DATA SHOWN:
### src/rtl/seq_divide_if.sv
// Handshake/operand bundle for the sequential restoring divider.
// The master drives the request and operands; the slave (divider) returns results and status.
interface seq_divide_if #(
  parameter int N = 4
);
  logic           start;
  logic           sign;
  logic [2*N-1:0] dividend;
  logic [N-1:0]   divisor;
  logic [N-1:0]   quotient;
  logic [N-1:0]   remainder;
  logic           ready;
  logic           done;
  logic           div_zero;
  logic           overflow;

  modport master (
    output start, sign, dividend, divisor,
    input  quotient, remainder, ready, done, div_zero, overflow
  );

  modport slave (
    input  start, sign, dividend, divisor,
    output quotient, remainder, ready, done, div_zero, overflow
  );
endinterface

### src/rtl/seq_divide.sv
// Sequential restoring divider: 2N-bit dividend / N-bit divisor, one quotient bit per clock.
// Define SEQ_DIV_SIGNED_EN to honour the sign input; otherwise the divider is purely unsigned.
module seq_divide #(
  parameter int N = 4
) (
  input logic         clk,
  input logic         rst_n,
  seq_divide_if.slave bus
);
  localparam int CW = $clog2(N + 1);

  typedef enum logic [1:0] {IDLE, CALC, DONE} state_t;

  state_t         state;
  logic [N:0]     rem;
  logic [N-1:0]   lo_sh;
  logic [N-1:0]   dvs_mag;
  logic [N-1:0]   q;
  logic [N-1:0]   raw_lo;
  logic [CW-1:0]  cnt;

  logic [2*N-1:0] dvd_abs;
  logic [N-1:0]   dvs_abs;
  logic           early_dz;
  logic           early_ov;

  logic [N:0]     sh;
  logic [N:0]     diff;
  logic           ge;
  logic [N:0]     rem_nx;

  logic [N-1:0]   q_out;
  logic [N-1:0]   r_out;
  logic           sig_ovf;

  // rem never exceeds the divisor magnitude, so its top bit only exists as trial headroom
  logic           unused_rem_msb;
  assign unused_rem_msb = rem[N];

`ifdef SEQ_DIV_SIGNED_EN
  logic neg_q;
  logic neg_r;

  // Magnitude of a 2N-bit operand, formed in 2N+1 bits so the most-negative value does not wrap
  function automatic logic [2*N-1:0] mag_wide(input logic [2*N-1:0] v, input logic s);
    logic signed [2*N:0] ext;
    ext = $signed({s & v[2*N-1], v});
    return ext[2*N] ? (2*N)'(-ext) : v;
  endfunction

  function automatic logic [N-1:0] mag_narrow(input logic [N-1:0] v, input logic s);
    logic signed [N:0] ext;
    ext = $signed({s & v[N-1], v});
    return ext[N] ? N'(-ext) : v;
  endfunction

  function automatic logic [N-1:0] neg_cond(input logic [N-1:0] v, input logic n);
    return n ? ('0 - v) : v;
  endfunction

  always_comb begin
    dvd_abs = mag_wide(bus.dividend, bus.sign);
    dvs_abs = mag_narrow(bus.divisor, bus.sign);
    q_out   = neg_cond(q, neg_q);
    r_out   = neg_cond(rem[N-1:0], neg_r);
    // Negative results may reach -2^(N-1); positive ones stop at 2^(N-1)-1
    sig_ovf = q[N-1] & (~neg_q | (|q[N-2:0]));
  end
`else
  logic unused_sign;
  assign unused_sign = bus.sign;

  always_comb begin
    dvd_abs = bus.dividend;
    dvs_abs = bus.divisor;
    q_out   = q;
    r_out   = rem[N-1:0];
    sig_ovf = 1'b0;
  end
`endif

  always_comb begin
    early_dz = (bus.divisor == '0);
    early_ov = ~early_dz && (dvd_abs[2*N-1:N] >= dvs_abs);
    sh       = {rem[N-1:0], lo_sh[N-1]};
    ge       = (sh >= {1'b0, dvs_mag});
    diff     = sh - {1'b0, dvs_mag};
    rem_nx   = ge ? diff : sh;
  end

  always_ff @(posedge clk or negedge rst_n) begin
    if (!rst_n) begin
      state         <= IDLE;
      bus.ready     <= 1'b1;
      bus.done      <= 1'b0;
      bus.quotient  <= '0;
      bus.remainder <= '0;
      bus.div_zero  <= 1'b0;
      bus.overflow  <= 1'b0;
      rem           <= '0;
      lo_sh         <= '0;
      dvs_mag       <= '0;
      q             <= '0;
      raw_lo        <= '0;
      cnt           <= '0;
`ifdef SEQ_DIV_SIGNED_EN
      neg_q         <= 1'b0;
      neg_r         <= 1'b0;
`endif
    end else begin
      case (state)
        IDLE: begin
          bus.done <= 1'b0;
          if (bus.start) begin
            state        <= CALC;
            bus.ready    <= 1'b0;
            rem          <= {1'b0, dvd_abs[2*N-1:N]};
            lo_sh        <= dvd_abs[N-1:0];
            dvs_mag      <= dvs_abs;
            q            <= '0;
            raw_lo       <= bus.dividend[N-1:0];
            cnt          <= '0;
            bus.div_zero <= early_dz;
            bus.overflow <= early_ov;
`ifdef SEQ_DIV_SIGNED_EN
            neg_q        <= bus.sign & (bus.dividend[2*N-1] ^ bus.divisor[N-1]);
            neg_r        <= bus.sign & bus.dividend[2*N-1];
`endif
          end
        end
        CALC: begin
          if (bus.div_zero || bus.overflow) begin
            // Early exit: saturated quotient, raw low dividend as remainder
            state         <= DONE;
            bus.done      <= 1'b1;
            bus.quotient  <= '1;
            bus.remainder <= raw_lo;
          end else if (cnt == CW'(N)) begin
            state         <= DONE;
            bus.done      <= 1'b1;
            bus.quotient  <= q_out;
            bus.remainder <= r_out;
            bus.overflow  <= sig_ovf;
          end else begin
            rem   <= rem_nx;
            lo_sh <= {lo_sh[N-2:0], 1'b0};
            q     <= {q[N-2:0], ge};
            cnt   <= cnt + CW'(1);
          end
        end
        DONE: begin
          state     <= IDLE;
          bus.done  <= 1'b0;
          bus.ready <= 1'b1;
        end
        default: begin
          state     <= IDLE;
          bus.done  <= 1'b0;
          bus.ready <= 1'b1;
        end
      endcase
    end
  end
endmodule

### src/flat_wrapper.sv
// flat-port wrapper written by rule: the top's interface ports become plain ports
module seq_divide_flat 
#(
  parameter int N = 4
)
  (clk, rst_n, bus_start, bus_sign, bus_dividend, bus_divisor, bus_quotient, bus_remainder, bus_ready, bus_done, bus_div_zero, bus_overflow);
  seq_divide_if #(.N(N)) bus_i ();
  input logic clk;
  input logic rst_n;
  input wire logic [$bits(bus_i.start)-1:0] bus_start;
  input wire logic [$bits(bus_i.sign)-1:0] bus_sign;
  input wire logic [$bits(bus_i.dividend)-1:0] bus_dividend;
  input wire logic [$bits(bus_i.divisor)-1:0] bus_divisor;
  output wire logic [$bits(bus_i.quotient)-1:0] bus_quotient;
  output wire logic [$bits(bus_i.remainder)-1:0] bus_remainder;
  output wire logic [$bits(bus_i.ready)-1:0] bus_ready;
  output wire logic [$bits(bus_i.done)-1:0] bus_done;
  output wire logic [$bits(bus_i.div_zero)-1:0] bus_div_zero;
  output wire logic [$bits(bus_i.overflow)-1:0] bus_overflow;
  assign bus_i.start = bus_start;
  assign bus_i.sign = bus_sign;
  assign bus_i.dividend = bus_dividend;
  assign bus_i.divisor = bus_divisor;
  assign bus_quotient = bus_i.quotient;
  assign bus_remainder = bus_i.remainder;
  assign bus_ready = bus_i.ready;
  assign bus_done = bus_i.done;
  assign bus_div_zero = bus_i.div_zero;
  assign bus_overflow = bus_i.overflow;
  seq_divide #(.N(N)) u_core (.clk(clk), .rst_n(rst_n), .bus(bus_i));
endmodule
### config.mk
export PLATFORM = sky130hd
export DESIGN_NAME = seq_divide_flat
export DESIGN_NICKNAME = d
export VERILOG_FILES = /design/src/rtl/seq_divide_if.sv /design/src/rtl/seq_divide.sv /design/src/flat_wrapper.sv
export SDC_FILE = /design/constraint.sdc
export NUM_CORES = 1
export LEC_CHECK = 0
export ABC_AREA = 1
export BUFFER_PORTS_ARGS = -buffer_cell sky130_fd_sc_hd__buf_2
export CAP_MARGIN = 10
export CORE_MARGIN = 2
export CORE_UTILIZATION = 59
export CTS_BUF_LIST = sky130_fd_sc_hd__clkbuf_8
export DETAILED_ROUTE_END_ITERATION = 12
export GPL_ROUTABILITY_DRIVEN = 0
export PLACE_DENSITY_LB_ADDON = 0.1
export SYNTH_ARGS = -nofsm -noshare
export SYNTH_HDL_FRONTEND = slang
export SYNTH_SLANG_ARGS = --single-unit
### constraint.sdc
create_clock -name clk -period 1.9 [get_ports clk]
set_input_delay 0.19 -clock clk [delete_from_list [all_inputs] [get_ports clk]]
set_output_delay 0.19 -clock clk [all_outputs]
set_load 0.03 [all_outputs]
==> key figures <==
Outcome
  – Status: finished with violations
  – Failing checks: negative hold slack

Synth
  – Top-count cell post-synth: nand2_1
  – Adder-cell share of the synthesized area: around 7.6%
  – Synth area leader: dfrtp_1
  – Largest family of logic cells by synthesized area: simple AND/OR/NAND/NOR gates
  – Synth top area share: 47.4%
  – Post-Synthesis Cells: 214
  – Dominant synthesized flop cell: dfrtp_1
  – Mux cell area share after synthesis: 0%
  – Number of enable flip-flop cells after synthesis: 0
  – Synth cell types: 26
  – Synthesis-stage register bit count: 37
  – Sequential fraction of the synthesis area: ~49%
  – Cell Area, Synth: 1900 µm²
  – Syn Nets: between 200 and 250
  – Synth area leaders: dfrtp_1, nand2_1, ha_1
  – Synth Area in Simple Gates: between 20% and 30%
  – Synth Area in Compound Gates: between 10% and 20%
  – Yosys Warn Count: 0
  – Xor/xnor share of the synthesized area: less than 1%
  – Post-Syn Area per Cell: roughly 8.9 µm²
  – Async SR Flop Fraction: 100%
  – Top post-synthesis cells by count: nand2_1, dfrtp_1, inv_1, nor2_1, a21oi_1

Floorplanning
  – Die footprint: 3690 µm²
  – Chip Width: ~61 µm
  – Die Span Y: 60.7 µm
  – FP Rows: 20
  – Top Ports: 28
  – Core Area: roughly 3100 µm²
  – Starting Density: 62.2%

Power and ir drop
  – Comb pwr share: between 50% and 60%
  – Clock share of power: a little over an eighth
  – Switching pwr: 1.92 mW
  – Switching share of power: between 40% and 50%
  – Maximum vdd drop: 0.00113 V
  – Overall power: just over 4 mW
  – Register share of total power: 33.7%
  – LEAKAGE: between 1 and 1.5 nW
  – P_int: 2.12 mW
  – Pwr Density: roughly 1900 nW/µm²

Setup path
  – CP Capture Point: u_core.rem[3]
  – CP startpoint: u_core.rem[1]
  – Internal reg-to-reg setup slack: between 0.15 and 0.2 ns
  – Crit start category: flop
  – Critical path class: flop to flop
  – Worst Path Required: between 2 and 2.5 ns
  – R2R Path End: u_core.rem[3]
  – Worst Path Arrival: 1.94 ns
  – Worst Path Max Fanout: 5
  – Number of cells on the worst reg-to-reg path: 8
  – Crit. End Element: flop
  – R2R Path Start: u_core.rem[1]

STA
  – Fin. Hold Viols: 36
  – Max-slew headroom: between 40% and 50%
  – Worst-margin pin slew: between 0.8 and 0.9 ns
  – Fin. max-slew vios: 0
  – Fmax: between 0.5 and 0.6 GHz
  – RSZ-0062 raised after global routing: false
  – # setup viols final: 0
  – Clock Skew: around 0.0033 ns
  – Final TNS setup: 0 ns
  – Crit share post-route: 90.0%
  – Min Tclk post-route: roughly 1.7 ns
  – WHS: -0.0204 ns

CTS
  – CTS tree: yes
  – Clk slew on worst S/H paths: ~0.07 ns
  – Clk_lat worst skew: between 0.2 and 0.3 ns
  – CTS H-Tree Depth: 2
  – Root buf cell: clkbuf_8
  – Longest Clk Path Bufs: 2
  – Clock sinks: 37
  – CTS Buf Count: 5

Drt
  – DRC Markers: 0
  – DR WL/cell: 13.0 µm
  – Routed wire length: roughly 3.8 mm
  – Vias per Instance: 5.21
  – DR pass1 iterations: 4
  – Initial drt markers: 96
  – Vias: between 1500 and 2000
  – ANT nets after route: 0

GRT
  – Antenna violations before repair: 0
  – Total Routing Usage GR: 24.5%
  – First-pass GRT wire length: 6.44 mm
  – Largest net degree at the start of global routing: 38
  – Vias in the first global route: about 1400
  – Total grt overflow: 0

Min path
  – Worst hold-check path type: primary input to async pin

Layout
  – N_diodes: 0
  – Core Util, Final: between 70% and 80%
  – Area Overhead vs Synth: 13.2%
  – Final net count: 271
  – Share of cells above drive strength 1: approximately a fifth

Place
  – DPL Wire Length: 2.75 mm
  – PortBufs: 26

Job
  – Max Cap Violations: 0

==

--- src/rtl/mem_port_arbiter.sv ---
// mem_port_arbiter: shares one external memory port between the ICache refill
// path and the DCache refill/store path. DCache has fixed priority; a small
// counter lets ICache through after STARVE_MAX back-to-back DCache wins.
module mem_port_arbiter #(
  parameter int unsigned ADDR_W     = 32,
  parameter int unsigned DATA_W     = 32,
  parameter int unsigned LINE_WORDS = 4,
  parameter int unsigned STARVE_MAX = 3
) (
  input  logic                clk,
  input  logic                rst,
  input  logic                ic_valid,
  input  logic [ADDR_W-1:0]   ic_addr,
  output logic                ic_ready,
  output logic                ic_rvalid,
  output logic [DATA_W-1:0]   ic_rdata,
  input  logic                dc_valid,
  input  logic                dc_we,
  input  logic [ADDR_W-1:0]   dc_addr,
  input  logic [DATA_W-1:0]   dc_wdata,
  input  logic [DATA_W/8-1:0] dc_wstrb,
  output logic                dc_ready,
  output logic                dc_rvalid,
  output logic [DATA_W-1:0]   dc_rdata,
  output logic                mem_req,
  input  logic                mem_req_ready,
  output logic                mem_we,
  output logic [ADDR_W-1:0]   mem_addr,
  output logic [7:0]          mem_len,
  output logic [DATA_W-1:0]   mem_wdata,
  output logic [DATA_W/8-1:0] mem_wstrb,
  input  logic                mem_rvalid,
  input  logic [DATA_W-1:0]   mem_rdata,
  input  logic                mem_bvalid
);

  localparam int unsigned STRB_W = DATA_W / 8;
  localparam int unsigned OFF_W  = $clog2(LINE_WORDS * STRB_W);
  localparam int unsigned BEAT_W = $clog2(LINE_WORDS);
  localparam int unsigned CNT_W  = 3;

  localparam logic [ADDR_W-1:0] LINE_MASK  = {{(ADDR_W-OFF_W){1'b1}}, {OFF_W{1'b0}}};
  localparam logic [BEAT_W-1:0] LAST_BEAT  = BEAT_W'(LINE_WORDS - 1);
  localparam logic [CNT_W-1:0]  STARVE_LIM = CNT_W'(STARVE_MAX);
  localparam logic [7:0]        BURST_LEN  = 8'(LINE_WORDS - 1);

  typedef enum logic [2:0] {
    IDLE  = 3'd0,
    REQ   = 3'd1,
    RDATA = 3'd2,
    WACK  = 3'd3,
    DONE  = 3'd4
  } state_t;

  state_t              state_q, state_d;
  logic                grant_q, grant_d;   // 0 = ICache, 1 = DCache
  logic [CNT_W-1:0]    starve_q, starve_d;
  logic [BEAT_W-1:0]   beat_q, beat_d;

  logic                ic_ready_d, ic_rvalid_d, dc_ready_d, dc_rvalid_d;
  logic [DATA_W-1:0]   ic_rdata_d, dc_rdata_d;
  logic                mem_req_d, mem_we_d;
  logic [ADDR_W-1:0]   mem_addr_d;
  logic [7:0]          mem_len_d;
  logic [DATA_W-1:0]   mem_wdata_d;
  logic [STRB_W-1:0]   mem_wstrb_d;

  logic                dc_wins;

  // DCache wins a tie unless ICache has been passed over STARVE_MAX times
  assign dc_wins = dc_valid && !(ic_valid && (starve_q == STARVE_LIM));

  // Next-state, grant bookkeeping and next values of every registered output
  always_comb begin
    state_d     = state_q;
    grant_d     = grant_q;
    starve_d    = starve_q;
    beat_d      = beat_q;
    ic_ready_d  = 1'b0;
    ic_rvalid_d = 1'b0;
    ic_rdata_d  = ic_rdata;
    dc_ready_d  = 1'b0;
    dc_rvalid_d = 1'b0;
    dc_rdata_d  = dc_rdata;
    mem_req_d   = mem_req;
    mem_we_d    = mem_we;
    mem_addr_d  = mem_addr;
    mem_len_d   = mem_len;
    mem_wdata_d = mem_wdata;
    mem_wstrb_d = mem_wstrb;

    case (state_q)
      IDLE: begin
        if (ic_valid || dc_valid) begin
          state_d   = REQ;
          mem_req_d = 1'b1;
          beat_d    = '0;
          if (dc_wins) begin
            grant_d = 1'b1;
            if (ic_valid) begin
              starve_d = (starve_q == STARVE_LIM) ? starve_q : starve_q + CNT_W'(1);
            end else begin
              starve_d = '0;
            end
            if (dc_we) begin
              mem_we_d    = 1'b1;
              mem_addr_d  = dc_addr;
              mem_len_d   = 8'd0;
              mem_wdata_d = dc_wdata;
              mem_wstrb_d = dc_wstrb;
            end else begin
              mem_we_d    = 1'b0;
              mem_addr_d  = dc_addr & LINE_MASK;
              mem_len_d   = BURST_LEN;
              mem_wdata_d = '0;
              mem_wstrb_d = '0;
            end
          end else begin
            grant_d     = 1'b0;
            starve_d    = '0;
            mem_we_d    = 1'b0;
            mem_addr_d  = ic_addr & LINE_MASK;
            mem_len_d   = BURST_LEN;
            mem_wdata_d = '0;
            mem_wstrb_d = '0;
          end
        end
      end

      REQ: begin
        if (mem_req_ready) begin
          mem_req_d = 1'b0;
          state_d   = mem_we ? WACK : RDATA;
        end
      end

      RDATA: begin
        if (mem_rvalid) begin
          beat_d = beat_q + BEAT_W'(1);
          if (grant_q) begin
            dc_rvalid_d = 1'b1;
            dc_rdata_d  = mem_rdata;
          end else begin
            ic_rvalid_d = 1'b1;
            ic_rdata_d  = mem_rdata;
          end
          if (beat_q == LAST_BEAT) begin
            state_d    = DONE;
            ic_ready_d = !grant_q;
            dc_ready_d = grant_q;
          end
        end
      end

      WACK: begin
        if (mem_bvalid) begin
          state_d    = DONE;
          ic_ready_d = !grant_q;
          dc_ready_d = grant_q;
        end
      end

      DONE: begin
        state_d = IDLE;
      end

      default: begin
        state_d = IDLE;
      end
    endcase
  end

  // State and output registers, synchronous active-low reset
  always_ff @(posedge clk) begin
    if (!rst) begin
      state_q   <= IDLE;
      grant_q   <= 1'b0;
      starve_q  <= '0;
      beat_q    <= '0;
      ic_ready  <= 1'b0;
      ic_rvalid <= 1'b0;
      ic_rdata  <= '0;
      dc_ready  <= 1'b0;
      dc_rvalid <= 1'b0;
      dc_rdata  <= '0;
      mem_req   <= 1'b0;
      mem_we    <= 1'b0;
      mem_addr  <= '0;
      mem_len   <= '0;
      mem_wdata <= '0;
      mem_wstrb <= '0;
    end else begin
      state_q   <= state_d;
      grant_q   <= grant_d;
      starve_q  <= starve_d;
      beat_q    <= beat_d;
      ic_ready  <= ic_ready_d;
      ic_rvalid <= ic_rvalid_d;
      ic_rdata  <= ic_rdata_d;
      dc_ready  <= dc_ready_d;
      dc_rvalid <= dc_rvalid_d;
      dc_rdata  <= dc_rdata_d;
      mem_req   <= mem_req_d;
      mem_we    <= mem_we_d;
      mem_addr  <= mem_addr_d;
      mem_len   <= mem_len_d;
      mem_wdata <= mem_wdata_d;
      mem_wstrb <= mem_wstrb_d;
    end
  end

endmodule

ABOUT THIS TASK: The lines that mention the word "headroom" should be pulled from the records above.

RESULT FOR THIS EXERCISE:
  // rem never exceeds the divisor magnitude, so its top bit only exists as trial headroom
  – Max-slew headroom: between 40% and 50%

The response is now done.